Your answer should consist of every line from the records that holds the string "CntW".

▬▬▬▬▬▬▬▬▬▬

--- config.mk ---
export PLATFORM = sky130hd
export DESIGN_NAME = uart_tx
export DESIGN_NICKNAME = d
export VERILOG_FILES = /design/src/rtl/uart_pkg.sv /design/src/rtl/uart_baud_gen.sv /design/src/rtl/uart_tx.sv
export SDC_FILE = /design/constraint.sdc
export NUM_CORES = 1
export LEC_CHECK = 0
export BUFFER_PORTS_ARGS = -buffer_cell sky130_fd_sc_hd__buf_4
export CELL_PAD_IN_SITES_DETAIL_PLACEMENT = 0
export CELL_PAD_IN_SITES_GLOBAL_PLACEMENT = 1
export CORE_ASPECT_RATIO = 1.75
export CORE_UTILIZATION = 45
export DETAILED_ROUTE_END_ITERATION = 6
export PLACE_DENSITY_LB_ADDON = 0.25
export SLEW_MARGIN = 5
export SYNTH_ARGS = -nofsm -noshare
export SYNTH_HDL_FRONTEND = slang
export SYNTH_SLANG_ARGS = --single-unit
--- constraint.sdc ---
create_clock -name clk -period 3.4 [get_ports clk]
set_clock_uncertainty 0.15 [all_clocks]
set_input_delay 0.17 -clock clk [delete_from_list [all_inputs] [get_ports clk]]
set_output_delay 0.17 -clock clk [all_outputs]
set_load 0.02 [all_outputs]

▬▬▬▬▬▬▬▬▬▬

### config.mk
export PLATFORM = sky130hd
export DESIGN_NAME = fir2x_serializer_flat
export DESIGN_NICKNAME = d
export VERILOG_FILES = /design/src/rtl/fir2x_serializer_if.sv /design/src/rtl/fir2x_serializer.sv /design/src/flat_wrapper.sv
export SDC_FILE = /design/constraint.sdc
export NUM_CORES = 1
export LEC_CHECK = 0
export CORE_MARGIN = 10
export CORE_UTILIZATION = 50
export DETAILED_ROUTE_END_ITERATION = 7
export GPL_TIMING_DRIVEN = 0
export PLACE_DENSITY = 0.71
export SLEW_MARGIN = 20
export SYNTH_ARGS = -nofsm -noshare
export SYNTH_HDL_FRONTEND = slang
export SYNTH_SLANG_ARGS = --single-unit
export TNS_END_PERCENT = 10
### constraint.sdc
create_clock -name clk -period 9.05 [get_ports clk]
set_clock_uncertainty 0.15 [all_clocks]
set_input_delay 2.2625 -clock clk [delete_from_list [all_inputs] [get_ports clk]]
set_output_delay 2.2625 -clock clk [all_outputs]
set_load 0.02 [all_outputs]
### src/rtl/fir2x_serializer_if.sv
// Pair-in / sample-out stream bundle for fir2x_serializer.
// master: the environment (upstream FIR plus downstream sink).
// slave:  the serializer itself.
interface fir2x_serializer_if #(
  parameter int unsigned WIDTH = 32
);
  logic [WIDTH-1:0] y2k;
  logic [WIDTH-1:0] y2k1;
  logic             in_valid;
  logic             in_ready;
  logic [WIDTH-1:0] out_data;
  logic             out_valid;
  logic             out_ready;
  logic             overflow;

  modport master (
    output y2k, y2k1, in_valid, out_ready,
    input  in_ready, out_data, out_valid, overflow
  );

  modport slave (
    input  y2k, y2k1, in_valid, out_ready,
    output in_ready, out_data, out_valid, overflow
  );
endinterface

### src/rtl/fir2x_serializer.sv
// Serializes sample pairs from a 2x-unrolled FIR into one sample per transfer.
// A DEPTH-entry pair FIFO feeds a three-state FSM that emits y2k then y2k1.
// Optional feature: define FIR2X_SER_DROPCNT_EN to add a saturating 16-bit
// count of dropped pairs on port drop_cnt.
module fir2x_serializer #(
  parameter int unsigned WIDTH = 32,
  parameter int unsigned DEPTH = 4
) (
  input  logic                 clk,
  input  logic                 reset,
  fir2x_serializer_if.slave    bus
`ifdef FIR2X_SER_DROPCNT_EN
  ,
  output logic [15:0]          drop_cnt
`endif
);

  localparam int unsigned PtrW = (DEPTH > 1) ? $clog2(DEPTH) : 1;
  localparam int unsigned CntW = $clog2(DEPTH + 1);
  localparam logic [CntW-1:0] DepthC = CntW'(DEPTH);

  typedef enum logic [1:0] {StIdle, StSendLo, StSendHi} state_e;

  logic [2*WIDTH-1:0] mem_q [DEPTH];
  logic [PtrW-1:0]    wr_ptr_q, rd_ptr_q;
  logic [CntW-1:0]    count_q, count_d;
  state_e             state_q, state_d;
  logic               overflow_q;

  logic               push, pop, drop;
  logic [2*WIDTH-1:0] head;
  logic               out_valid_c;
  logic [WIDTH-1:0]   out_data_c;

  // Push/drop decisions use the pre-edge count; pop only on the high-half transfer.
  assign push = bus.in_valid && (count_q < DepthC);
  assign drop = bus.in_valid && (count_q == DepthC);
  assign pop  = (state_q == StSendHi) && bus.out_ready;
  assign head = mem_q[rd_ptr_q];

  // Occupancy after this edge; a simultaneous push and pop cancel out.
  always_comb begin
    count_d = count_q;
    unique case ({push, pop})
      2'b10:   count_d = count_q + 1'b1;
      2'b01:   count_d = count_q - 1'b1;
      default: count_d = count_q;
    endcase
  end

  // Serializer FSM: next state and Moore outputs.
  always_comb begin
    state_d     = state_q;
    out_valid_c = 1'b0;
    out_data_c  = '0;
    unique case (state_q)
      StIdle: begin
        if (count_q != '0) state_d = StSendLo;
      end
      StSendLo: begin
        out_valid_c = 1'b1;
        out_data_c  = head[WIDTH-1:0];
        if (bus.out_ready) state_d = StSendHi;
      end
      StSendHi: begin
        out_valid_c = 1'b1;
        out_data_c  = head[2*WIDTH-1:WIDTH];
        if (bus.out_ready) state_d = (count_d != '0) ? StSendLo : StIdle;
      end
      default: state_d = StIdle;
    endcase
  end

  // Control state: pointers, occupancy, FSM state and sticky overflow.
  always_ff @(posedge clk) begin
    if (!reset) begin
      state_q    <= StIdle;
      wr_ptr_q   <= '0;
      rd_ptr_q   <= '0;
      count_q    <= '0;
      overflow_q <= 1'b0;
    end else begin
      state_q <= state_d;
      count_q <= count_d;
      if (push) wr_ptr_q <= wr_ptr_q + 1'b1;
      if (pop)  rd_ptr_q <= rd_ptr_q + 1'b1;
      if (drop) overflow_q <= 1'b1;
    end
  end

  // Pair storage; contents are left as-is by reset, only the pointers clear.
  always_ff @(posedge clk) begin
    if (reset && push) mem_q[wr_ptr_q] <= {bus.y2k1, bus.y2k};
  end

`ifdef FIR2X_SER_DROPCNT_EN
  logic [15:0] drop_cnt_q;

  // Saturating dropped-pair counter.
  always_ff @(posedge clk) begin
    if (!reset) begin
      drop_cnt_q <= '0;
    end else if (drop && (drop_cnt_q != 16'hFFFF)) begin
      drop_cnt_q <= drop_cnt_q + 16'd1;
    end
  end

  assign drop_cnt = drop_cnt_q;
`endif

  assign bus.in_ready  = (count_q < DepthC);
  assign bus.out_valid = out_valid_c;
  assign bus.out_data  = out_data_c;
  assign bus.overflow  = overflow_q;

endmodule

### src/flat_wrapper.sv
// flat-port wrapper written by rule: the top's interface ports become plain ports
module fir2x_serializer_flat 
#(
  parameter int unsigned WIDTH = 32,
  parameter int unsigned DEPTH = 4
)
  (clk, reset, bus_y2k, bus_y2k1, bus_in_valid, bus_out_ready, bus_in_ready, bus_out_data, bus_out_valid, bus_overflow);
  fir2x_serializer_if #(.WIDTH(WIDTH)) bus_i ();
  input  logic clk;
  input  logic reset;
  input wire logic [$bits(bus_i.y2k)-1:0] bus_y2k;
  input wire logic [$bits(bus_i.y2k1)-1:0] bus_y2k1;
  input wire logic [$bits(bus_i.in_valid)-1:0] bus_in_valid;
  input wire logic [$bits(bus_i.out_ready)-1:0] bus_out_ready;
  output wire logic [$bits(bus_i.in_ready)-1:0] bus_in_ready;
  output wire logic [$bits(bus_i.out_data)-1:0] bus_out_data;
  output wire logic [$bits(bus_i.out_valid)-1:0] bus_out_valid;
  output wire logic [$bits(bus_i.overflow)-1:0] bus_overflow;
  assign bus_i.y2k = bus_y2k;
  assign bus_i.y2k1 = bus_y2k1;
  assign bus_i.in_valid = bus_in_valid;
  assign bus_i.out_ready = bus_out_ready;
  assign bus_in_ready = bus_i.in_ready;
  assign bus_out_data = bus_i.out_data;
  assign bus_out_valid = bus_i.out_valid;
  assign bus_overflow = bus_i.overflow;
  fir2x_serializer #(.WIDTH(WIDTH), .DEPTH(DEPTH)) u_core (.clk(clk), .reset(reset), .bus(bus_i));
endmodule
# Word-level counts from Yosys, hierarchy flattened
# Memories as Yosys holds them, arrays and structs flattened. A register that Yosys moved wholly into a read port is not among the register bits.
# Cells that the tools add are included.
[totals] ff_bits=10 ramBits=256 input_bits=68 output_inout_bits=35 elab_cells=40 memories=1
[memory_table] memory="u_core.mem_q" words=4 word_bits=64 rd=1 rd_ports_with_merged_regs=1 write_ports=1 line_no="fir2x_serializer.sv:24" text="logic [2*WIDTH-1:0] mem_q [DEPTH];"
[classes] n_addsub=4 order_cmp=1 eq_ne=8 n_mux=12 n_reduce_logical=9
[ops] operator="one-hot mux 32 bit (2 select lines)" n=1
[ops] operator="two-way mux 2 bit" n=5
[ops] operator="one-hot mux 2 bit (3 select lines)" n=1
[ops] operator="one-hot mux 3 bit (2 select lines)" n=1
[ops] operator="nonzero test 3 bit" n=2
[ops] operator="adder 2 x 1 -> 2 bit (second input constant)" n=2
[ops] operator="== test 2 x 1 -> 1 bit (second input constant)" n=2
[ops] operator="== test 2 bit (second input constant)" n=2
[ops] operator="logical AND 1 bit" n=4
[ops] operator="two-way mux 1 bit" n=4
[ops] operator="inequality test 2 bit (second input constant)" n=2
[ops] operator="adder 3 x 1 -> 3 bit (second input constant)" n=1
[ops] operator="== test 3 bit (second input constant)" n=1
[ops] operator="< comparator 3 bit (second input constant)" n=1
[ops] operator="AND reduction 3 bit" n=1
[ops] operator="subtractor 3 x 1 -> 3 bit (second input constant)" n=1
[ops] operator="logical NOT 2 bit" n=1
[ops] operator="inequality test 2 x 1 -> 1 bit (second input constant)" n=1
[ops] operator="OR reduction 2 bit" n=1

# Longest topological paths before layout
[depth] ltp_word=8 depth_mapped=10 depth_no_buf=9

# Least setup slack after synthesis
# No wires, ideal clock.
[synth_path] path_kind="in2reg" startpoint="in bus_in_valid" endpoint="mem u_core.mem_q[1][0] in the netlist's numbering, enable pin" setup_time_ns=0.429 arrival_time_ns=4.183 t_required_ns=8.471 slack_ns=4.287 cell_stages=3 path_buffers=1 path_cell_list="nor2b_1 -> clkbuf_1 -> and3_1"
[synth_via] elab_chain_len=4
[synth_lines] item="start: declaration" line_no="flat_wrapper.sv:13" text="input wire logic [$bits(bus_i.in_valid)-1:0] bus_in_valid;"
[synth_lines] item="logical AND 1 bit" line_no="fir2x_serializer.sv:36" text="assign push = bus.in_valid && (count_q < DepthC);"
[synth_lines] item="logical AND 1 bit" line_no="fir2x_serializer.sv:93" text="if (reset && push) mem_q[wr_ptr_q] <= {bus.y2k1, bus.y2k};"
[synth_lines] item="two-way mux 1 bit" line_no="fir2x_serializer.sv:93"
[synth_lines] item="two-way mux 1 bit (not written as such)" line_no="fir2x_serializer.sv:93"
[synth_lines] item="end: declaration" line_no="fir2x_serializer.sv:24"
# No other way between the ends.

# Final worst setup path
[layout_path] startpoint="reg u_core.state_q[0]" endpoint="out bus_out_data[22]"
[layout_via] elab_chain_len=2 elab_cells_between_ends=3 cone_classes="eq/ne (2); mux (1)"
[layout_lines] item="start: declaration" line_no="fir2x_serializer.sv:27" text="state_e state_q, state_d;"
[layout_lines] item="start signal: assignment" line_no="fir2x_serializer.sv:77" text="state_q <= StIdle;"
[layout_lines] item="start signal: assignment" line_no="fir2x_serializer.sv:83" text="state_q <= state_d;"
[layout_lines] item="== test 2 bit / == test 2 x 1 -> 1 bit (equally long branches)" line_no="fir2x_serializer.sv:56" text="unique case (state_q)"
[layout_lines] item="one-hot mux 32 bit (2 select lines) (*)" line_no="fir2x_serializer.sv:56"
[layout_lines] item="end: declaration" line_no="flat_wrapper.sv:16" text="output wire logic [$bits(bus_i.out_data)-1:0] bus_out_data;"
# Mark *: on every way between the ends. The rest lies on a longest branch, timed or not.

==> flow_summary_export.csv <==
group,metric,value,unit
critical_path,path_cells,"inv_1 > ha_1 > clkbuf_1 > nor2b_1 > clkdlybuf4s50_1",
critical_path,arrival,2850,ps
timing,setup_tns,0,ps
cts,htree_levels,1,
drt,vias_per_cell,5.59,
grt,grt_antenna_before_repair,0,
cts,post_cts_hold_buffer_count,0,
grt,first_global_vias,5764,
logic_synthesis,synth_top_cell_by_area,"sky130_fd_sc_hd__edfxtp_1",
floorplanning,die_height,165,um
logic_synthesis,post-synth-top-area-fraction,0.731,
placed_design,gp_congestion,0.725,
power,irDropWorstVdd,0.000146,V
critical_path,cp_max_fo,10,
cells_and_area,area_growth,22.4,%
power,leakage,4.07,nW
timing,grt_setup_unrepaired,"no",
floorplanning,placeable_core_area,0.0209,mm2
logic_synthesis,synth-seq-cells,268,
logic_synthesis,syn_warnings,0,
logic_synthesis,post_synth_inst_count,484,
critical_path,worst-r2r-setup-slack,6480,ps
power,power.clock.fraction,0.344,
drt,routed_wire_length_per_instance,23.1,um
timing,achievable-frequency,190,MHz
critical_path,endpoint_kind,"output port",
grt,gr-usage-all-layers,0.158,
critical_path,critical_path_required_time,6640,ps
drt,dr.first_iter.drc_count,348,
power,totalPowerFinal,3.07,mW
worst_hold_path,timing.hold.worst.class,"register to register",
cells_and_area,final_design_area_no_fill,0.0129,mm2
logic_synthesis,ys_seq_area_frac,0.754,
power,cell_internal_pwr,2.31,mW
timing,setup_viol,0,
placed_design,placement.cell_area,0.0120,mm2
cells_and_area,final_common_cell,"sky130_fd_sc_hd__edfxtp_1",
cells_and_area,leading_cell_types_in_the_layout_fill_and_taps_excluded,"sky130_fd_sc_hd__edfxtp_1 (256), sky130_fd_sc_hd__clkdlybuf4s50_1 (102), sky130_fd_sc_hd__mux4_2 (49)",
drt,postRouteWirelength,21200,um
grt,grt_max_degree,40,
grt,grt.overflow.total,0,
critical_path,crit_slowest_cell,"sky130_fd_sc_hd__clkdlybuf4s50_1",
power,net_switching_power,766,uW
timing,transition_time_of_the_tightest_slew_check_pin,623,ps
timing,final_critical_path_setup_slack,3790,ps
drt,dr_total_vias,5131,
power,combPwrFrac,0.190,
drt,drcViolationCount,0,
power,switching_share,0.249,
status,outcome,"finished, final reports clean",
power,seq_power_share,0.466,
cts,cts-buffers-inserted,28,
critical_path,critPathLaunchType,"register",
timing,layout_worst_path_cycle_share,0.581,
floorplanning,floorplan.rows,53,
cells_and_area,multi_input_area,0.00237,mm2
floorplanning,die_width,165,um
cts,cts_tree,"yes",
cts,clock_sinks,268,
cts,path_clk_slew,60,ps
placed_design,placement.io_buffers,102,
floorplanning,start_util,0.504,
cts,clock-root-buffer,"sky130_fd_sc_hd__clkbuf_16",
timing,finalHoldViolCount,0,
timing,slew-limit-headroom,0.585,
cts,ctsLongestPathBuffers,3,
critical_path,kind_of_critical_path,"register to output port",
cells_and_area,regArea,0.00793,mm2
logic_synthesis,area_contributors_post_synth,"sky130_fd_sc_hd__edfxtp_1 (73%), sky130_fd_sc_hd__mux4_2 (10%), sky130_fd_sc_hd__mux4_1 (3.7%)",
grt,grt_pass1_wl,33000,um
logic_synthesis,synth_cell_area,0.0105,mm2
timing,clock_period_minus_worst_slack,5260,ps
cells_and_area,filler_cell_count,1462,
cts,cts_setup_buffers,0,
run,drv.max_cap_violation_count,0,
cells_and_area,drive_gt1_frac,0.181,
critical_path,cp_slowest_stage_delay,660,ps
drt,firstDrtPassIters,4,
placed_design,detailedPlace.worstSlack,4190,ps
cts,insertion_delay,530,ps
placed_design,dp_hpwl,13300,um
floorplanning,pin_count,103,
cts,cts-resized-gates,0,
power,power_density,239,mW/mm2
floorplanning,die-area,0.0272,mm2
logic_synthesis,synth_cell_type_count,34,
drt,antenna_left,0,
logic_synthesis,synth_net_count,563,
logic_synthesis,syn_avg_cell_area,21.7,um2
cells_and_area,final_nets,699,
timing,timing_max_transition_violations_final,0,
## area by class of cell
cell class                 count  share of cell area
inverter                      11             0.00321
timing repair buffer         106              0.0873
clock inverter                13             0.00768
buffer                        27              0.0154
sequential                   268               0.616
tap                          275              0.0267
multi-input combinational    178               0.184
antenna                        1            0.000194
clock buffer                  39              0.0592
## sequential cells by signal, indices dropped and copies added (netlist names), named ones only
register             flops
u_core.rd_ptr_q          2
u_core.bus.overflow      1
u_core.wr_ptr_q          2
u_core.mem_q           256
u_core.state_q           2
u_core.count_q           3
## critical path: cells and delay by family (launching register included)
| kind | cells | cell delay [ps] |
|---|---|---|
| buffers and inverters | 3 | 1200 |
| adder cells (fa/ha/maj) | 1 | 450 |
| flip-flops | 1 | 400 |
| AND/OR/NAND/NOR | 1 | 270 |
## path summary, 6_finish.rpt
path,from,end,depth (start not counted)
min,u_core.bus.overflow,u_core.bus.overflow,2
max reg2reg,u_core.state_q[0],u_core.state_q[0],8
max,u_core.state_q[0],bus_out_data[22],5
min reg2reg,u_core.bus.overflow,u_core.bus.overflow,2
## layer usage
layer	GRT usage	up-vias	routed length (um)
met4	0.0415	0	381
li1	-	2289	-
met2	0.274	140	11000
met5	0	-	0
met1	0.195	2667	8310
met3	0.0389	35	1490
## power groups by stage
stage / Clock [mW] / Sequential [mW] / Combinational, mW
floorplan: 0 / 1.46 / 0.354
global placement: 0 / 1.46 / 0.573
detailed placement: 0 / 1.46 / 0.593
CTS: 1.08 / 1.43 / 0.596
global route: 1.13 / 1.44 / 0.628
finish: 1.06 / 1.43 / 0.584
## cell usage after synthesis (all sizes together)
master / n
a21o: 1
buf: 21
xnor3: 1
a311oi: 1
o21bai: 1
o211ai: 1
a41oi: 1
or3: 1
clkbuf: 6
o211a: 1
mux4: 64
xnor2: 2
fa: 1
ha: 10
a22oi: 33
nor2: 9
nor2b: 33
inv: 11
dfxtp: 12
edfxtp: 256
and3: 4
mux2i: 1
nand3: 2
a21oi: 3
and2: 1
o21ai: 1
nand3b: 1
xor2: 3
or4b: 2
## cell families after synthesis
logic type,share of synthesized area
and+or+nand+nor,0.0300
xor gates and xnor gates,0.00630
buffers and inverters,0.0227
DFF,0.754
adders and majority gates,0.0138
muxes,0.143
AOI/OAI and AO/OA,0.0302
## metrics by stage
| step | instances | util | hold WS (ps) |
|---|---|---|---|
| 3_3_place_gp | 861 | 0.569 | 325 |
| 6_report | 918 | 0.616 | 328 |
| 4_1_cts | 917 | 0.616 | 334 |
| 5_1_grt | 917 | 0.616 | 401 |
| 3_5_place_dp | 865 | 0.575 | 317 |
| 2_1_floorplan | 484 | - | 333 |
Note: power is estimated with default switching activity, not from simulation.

▬▬▬▬▬▬▬▬▬▬

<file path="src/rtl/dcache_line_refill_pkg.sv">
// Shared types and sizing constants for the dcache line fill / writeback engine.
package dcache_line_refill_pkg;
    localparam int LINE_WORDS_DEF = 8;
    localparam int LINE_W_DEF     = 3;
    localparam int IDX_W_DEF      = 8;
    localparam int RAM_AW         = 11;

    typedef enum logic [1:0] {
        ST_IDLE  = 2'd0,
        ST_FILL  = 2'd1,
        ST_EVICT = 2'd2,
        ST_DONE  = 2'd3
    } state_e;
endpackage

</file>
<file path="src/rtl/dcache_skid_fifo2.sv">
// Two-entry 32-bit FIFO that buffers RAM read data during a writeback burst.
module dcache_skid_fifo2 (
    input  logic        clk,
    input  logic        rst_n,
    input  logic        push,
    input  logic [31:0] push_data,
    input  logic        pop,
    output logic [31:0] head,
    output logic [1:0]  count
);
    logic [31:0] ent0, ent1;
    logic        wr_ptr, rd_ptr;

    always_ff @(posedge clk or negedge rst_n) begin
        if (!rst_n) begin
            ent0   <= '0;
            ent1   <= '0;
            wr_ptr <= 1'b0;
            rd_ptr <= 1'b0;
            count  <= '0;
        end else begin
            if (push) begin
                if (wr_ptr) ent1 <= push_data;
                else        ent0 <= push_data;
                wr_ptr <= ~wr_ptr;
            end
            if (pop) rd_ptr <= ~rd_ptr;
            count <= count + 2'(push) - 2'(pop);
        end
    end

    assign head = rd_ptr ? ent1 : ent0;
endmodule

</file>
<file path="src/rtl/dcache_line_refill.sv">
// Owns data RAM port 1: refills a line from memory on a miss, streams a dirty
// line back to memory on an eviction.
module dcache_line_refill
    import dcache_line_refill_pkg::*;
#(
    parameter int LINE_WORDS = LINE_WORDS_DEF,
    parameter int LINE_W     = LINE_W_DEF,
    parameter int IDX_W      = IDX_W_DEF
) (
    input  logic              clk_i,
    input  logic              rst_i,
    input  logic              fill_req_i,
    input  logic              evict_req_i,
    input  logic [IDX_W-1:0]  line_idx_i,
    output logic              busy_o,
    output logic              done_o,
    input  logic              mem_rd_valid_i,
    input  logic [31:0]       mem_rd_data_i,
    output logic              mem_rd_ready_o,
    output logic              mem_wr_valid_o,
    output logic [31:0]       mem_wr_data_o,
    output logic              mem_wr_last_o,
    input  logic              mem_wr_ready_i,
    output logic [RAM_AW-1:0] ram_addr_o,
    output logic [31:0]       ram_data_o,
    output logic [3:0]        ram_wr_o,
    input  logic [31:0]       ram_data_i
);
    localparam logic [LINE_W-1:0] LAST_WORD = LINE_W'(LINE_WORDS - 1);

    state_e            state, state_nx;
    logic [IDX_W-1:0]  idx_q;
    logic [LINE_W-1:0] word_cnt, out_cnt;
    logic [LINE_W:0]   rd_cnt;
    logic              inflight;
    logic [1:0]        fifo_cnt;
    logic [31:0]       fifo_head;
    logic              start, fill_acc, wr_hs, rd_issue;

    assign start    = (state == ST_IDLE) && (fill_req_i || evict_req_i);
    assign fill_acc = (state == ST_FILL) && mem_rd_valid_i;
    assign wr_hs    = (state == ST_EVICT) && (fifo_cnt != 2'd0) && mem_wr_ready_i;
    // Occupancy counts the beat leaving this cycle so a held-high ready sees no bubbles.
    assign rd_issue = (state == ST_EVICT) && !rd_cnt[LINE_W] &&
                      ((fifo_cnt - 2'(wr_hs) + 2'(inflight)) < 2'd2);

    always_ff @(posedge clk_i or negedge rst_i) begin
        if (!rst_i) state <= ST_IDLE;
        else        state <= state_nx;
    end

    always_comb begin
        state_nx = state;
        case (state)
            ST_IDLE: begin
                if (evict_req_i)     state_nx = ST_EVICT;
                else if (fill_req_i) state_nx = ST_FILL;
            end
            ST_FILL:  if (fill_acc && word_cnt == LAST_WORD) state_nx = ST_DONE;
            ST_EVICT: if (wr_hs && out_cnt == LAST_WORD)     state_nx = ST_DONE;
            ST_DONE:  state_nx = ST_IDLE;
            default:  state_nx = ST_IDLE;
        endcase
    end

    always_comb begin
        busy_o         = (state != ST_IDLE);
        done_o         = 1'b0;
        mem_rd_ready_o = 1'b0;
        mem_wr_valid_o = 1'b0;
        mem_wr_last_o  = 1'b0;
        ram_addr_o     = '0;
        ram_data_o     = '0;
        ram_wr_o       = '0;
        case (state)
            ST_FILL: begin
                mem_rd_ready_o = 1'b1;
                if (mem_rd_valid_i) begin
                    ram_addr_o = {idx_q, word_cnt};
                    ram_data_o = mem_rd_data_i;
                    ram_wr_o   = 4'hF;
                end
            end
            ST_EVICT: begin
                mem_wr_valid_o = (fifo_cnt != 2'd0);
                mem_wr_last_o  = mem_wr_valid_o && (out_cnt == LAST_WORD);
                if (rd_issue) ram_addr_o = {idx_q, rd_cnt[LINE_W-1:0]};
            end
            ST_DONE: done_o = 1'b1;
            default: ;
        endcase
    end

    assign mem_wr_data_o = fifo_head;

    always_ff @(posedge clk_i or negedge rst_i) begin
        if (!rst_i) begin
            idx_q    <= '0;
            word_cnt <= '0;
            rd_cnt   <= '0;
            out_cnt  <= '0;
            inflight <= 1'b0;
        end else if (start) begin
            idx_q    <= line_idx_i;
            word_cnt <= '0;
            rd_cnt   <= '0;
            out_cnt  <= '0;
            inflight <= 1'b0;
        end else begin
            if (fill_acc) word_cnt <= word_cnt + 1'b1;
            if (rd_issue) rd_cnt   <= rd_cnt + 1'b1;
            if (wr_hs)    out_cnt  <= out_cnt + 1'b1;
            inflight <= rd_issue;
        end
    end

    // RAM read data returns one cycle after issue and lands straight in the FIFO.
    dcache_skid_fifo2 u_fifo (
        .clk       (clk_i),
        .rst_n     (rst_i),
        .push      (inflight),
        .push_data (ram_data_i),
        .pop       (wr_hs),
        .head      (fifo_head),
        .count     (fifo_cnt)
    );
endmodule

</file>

▬▬▬▬▬▬▬▬▬▬

● EXERCISE SOLUTION
  localparam int unsigned CntW = $clog2(DEPTH + 1);
  localparam logic [CntW-1:0] DepthC = CntW'(DEPTH);
  logic [CntW-1:0]    count_q, count_d;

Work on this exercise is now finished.